Art has been in my life for as long as I can remember. It existed in basic forms of imagery and objects viewed by people, admired in museums, and bought and sold in galleries. As a child, I was always drawing but would never have called myself an artist. Artists were almost mythical creatures in my eyes: men and women of museum and gallery legend. I, on the other hand, was always exploring nature and science. For me, representing the physical world through art was a way of better understanding its functions and processes. That childhood drive to experiment and explore has continued to be important in my work.

I was first exposed to using watercolor as a medium in a community college class. I needed electives to fill out my hours while working on an associate of science in chemistry. Watercolor painting had a rich history in life illustration, so it was a natural tool for someone interested in representing the physical world. I reveled in its range and nuance, its tendency for watermarking and blooming. It had a dual nature, seeming to be remarkably simple – pigment plus water – yet retaining a complexity that intrigued me. Its reputation as the most challenging of painting mediums only made it all the more appealing due to its similarity to the problem-solving demanded in my study of chemistry. I was determined to learn watercolor painting’s languages of control and automatism. Later, I learned of wabi-sabi, the Japanese concept of embracing beauty in imperfection. It is a perfect description of the aesthetic of watercolor painting.

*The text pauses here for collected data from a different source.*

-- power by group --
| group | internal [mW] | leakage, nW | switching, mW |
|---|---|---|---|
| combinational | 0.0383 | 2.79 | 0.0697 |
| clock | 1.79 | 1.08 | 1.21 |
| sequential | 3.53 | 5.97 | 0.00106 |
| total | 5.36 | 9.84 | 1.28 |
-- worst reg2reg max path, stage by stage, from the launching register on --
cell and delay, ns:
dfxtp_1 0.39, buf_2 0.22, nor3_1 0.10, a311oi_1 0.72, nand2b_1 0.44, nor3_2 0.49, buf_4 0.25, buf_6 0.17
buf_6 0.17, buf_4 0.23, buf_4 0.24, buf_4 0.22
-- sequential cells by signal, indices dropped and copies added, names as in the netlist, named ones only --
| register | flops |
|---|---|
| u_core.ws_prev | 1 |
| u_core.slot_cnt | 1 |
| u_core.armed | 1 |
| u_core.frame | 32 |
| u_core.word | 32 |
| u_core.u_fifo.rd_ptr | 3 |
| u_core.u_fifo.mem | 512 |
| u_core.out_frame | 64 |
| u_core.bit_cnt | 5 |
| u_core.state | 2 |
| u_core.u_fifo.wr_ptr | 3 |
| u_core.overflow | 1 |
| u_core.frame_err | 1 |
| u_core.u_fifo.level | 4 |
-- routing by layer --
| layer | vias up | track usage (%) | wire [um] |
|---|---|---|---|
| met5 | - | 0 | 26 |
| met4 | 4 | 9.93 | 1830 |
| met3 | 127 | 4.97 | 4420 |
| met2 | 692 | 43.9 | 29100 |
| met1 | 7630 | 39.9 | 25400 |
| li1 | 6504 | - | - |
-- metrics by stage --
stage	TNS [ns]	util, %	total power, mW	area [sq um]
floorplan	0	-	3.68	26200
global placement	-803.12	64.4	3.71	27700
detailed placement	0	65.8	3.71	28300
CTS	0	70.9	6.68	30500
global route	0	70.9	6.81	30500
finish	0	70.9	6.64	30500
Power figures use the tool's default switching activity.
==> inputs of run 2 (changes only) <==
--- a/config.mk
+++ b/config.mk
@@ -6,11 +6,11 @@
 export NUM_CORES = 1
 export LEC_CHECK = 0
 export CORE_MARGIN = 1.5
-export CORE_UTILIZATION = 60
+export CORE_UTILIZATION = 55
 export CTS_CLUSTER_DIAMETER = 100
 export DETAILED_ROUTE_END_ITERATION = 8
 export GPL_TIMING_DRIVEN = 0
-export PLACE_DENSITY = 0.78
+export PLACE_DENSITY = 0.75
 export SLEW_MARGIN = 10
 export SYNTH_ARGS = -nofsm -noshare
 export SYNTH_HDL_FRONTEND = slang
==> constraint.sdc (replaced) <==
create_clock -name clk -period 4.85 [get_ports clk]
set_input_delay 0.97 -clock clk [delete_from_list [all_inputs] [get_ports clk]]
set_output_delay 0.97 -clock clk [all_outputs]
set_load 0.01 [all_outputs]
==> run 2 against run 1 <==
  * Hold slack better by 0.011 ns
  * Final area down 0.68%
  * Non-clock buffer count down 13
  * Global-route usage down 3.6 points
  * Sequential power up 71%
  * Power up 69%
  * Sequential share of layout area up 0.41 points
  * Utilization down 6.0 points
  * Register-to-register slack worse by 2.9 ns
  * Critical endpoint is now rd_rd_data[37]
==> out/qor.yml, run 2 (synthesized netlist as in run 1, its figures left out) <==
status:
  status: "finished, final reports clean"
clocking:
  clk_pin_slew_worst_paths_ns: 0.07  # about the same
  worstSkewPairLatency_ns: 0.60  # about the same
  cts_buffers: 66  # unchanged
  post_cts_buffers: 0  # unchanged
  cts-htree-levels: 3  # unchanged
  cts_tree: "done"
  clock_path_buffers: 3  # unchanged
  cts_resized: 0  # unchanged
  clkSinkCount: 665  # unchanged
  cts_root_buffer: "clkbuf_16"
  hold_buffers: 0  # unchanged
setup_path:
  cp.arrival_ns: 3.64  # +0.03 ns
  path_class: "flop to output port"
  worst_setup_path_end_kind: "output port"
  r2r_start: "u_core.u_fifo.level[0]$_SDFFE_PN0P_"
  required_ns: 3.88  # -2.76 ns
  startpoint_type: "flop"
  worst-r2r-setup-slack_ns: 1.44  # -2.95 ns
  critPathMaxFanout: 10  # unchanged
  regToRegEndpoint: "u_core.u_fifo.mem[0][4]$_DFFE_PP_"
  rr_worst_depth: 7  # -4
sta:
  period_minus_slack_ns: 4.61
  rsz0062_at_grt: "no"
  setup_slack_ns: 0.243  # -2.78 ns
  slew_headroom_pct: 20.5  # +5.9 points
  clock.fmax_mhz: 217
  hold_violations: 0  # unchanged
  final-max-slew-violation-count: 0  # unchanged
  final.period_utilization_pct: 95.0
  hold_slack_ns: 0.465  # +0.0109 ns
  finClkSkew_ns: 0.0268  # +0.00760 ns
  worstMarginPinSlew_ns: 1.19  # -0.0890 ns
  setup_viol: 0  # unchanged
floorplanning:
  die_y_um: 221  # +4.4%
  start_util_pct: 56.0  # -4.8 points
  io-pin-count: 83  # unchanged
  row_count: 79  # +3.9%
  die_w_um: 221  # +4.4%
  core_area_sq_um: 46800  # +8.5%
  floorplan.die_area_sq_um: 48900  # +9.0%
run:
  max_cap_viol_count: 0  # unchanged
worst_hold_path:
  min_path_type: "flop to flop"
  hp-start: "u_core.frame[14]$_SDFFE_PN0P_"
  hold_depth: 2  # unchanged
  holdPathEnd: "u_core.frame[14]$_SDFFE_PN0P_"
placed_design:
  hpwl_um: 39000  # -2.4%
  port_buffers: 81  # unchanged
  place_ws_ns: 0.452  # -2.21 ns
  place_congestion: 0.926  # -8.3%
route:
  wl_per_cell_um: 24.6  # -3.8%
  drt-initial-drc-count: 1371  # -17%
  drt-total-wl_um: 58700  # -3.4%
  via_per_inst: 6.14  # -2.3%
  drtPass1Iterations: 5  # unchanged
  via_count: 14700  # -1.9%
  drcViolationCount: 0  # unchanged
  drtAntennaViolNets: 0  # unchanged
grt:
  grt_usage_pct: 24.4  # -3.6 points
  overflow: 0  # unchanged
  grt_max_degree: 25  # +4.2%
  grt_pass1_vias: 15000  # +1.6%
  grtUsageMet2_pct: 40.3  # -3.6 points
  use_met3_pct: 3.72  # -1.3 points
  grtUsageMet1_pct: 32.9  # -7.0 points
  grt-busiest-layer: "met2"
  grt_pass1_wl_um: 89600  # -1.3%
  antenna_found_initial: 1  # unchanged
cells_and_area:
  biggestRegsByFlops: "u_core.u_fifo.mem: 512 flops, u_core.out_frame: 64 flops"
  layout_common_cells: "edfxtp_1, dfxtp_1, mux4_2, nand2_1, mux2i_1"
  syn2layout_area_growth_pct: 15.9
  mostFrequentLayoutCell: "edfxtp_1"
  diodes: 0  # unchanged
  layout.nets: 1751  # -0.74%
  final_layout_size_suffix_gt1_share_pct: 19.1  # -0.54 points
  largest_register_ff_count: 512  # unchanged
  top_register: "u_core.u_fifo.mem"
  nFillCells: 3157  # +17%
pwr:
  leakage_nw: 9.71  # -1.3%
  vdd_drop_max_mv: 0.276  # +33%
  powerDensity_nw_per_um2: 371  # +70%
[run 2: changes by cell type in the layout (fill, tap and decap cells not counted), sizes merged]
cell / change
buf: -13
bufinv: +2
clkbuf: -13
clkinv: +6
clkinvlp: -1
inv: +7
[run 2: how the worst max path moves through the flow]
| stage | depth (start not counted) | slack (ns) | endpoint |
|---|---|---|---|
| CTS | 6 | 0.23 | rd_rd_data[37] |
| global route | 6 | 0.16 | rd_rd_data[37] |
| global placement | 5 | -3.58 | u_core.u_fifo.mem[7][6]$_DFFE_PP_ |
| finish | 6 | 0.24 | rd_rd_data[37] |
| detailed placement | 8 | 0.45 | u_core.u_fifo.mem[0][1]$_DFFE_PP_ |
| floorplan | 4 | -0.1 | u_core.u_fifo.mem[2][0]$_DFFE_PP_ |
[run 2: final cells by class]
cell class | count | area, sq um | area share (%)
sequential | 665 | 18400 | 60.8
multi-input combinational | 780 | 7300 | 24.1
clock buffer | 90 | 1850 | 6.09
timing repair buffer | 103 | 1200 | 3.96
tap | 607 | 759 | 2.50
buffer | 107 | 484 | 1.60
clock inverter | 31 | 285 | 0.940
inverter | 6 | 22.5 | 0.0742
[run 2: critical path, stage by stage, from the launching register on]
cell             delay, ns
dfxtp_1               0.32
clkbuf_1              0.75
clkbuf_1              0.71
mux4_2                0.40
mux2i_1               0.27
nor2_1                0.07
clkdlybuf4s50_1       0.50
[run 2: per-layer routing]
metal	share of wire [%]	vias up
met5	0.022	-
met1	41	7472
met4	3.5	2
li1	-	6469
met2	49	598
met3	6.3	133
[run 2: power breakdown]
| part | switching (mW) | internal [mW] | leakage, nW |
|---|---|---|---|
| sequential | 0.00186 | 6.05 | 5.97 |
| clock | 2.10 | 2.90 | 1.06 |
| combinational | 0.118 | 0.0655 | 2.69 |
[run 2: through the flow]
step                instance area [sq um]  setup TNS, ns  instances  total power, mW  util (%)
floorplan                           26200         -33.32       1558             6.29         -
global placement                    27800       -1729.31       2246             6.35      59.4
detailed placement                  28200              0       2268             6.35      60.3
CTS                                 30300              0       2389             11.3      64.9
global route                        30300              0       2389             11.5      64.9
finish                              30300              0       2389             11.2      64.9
## src/rtl/led_array_scanner.sv

```systemverilog
// ---------------------------------------------------------------------------
// led_array_scanner
//
// Column-scan sequencer that sits in front of the LED array driver.
//
// Frames
//   Whole N*N frames arrive from the game engine over a valid/ready handshake.
//   An accepted frame lands in a shadow buffer. The shadow buffer is promoted
//   to the display buffer only when the last column of a frame finishes, so
//   the driver never shows a torn frame.
//
// Column scan
//   Each column gets BLANK_CYCLES with ena low, then DWELL_CYCLES of drive.
//   The column index x advances on the edge that ends a drive period, which
//   is also the edge where ena falls. The driver therefore never sees x move
//   while ena is high. The one exception is BLANK_CYCLES=0, where drive
//   periods run back to back.
//
// Optional feature (compile-time macro LED_SCAN_BRIGHTNESS_EN)
//   Adds a 4-bit brightness input. During drive, ena is high only for the
//   first (brightness+1)/16 of the dwell. Timing of x and frame_done does not
//   change.
//
// Parameters
//   N             grid size, 2..8
//   DWELL_CYCLES  drive cycles per column, a multiple of 16 and >= 16
//   BLANK_CYCLES  blanking cycles before each column, 0 allowed
//
// Ports
//   clk          in   system clock
//   rst          in   synchronous active-high reset
//   cells_in     in   N*N new frame, bit i*N+j = row i, column j
//   cells_valid  in   cells_in holds a frame
//   cells_ready  out  shadow buffer empty, a frame can be accepted
//   brightness   in   4-bit level (only with LED_SCAN_BRIGHTNESS_EN)
//   ena          out  driver enable
//   x            out  active column index
//   cells        out  display buffer fed to the driver
//   frame_done   out  one-cycle pulse after the last column of a frame
// ---------------------------------------------------------------------------
module led_array_scanner #(
    parameter int N            = 8,
    parameter int DWELL_CYCLES = 1024,
    parameter int BLANK_CYCLES = 16
) (
    input  logic                   clk,
    input  logic                   rst,
    input  logic [N*N-1:0]         cells_in,
    input  logic                   cells_valid,
    output logic                   cells_ready,
`ifdef LED_SCAN_BRIGHTNESS_EN
    input  logic [3:0]             brightness,
`endif
    output logic                   ena,
    output logic [$clog2(N)-1:0]   x,
    output logic [N*N-1:0]         cells,
    output logic                   frame_done
);

    // -----------------------------------------------------------------------
    // Parameter legality
    // -----------------------------------------------------------------------
    if (N < 2 || N > 8) begin : g_bad_n
        $error("led_array_scanner: N=%0d outside legal range 2..8", N);
    end
    if (DWELL_CYCLES < 16 || (DWELL_CYCLES % 16) != 0) begin : g_bad_dwell
        $error("led_array_scanner: DWELL_CYCLES=%0d must be a multiple of 16 and >= 16",
               DWELL_CYCLES);
    end
    if (BLANK_CYCLES < 0) begin : g_bad_blank
        $error("led_array_scanner: BLANK_CYCLES=%0d must not be negative", BLANK_CYCLES);
    end

    // -----------------------------------------------------------------------
    // Derived constants
    // -----------------------------------------------------------------------
    localparam int XW      = $clog2(N);
    localparam int CNT_MAX = (DWELL_CYCLES > BLANK_CYCLES) ? DWELL_CYCLES : BLANK_CYCLES;
    localparam int CNT_W   = $clog2(CNT_MAX + 1);

    localparam logic [CNT_W-1:0] DWELL_LAST = CNT_W'(DWELL_CYCLES - 1);
    // The zero-gap case never compares against this value. The guard only
    // keeps the constant well-formed.
    localparam logic [CNT_W-1:0] BLANK_LAST =
        CNT_W'((BLANK_CYCLES == 0) ? 0 : BLANK_CYCLES - 1);
    localparam logic [XW-1:0]    X_LAST     = XW'(N - 1);
    localparam logic             NO_GAP     = (BLANK_CYCLES == 0);

    typedef enum logic {
        S_BLANK = 1'b0,
        S_DRIVE = 1'b1
    } state_t;

    // -----------------------------------------------------------------------
    // State
    // -----------------------------------------------------------------------
    state_t             state_q;
    logic [CNT_W-1:0]   cnt_q;
    logic [XW-1:0]      x_q;
    logic               ena_q;
    logic               frame_done_q;
    logic [N*N-1:0]     cells_q;
    logic [N*N-1:0]     shadow_q;
    logic               shadow_full_q;

    // Brightness level in effect. Without the feature it is pinned to full
    // scale, so the drive window covers the whole dwell.
    logic [3:0]         level;
`ifdef LED_SCAN_BRIGHTNESS_EN
    assign level = brightness;
`else
    assign level = 4'hF;
`endif

    // True when a drive cycle whose counter value is cnt_next falls inside
    // the lit part of the dwell. The lit part is (level+1) sixteenths of the
    // dwell.
    function automatic logic drive_window(input logic [CNT_W-1:0] cnt_next,
                                          input logic [3:0]       lvl);
        int lim;
        lim = (int'(lvl) + 1) * (DWELL_CYCLES / 16);
        return int'(cnt_next) < lim;
    endfunction

    // A frame transfers only into an empty shadow buffer. Promotion needs a
    // full buffer, so an accept and a promotion can never fall on the same
    // edge.
    logic accept;
    assign accept = cells_valid && !shadow_full_q;

    // -----------------------------------------------------------------------
    // Scan FSM, handshake and buffers
    //
    // ena is registered. Every branch sets it from the state and counter that
    // take effect on the same edge, so ena lines up exactly with the DRIVE
    // state.
    // -----------------------------------------------------------------------
    always_ff @(posedge clk) begin
        if (rst) begin
            state_q       <= S_BLANK;
            cnt_q         <= '0;
            x_q           <= '0;
            ena_q         <= 1'b0;
            frame_done_q  <= 1'b0;
            cells_q       <= '0;
            shadow_full_q <= 1'b0;
        end else begin
            frame_done_q <= 1'b0;

            if (accept) begin
                shadow_q      <= cells_in;
                shadow_full_q <= 1'b1;
            end

            case (state_q)
                S_BLANK: begin
                    if (NO_GAP || cnt_q == BLANK_LAST) begin
                        state_q <= S_DRIVE;
                        cnt_q   <= '0;
                        ena_q   <= drive_window('0, level);
                    end else begin
                        cnt_q   <= cnt_q + 1'b1;
                        ena_q   <= 1'b0;
                    end
                end

                S_DRIVE: begin
                    if (cnt_q == DWELL_LAST) begin
                        cnt_q <= '0;
                        // The column advances on the edge where ena drops.
                        if (x_q == X_LAST) begin
                            x_q          <= '0;
                            frame_done_q <= 1'b1;
                            // Frame boundary: the only point where the
                            // displayed frame may change.
                            if (shadow_full_q) begin
                                cells_q       <= shadow_q;
                                shadow_full_q <= 1'b0;
                            end
                        end else begin
                            x_q <= x_q + 1'b1;
                        end

                        if (NO_GAP) begin
                            state_q <= S_DRIVE;
                            ena_q   <= drive_window('0, level);
                        end else begin
                            state_q <= S_BLANK;
                            ena_q   <= 1'b0;
                        end
                    end else begin
                        cnt_q <= cnt_q + 1'b1;
                        ena_q <= drive_window(cnt_q + 1'b1, level);
                    end
                end

                default: begin
                    state_q <= S_BLANK;
                    cnt_q   <= '0;
                    ena_q   <= 1'b0;
                end
            endcase
        end
    end

    // -----------------------------------------------------------------------
    // Outputs
    // -----------------------------------------------------------------------
    assign cells_ready = !shadow_full_q;
    assign ena         = ena_q;
    assign x           = x_q;
    assign cells       = cells_q;
    assign frame_done  = frame_done_q;

endmodule

```
**src/rtl/map_table.sv**
```systemverilog
// Register rename map: tracks, per architectural register, which in-flight ROB
// entry will produce it and whether that result has been broadcast yet.
module map_table #(
  parameter  int unsigned ROB_LEN   = 8,
  parameter  int unsigned NUM_AREGS = 32,
  localparam int unsigned TAG_W     = (ROB_LEN > 1) ? $clog2(ROB_LEN) : 1,
  localparam int unsigned IDX_W     = 5
) (
  input  logic             clock,
  input  logic             reset,
  input  logic             stall,
  input  logic             dp_valid,
  input  logic [IDX_W-1:0] dp_dest_idx,
  input  logic [TAG_W-1:0] dp_rob_tag,
  input  logic             dp_rob_full,
  input  logic [IDX_W-1:0] rs1_idx,
  input  logic [IDX_W-1:0] rs2_idx,
  input  logic             cdb_valid,
  input  logic [TAG_W-1:0] cdb_tag,
  input  logic             rt_valid,
  input  logic [TAG_W-1:0] rt_head_idx,
  input  logic             squash,
  output logic [TAG_W-1:0] rs1_tag,
  output logic [TAG_W-1:0] rs2_tag,
  output logic             rs1_renamed,
  output logic             rs2_renamed,
  output logic             rs1_ready,
  output logic             rs2_ready
);

  logic [NUM_AREGS-1:0][TAG_W-1:0] tag_q, tag_d;
  logic [NUM_AREGS-1:0]            renamed_q, renamed_d;
  logic [NUM_AREGS-1:0]            ready_q, ready_d;
  logic                            dp_we;

  // Per-entry update; priority squash > dispatch > retire > CDB.
  always_comb begin
    tag_d     = tag_q;
    renamed_d = renamed_q;
    ready_d   = ready_q;
    dp_we     = dp_valid & ~stall & ~dp_rob_full & (dp_dest_idx != '0);
    for (int unsigned r = 0; r < NUM_AREGS; r++) begin
      if (squash) begin
        tag_d[r]     = '0;
        renamed_d[r] = 1'b0;
        ready_d[r]   = 1'b0;
      end else if (dp_we && (dp_dest_idx == IDX_W'(r))) begin
        tag_d[r]     = dp_rob_tag;
        renamed_d[r] = 1'b1;
        ready_d[r]   = 1'b0;
      end else if (rt_valid && renamed_q[r] && (tag_q[r] == rt_head_idx)) begin
        // A re-renamed entry holds a newer tag, so a stale retire misses here.
        tag_d[r]     = '0;
        renamed_d[r] = 1'b0;
        ready_d[r]   = 1'b0;
      end else if (cdb_valid && renamed_q[r] && (tag_q[r] == cdb_tag)) begin
        ready_d[r]   = 1'b1;
      end
    end
  end

  always_ff @(posedge clock) begin
    if (reset) begin
      tag_q     <= '0;
      renamed_q <= '0;
      ready_q   <= '0;
    end else begin
      tag_q     <= tag_d;
      renamed_q <= renamed_d;
      ready_q   <= ready_d;
    end
  end

  // Source lookups from registered state; x0 always reads zeros, CDB is bypassed.
  always_comb begin
    rs1_tag     = '0;
    rs1_renamed = 1'b0;
    rs1_ready   = 1'b0;
    rs2_tag     = '0;
    rs2_renamed = 1'b0;
    rs2_ready   = 1'b0;
    for (int unsigned r = 1; r < NUM_AREGS; r++) begin
      if (rs1_idx == IDX_W'(r)) begin
        rs1_tag     = tag_q[r];
        rs1_renamed = renamed_q[r];
        rs1_ready   = renamed_q[r] & (ready_q[r] | (cdb_valid & (tag_q[r] == cdb_tag)));
      end
      if (rs2_idx == IDX_W'(r)) begin
        rs2_tag     = tag_q[r];
        rs2_renamed = renamed_q[r];
        rs2_ready   = renamed_q[r] & (ready_q[r] | (cdb_valid & (tag_q[r] == cdb_tag)));
      end
    end
  end

endmodule

```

Japanese aesthetics was the other major influence on my creative mind. My mother had a close Japanese friend with whom she bonded through homeschooling, motherhood, and as lonely wives with busy working partners. Their relationship deepened as my mother supported her friend through the birth and death of a severely handicapped child. For several years, our families’ lives were intertwined through life and death, pain and beauty. From early in the relationship, there was a constant dialogue about our separate cultures. My mother’s friend wanted her children to grow up experiencing all things American, and my family was curious to appreciate Japanese tradition. My mother became interested in Asian art and artifacts, often purchasing unmarked pieces from estate sales, craft shows, and antique stores. The two women would muse over these little treasures, her friend often scornfully stating, “This is not Japanese.” Those opinions never changed my appreciation for the objects of foreign origins that occupied a shelf in my mother’s home. Our West Texas, country-styled house became host to exotic traces of Japanese and other Asian cultures. They held a beauty that my American Midwest heritage seemed to lack.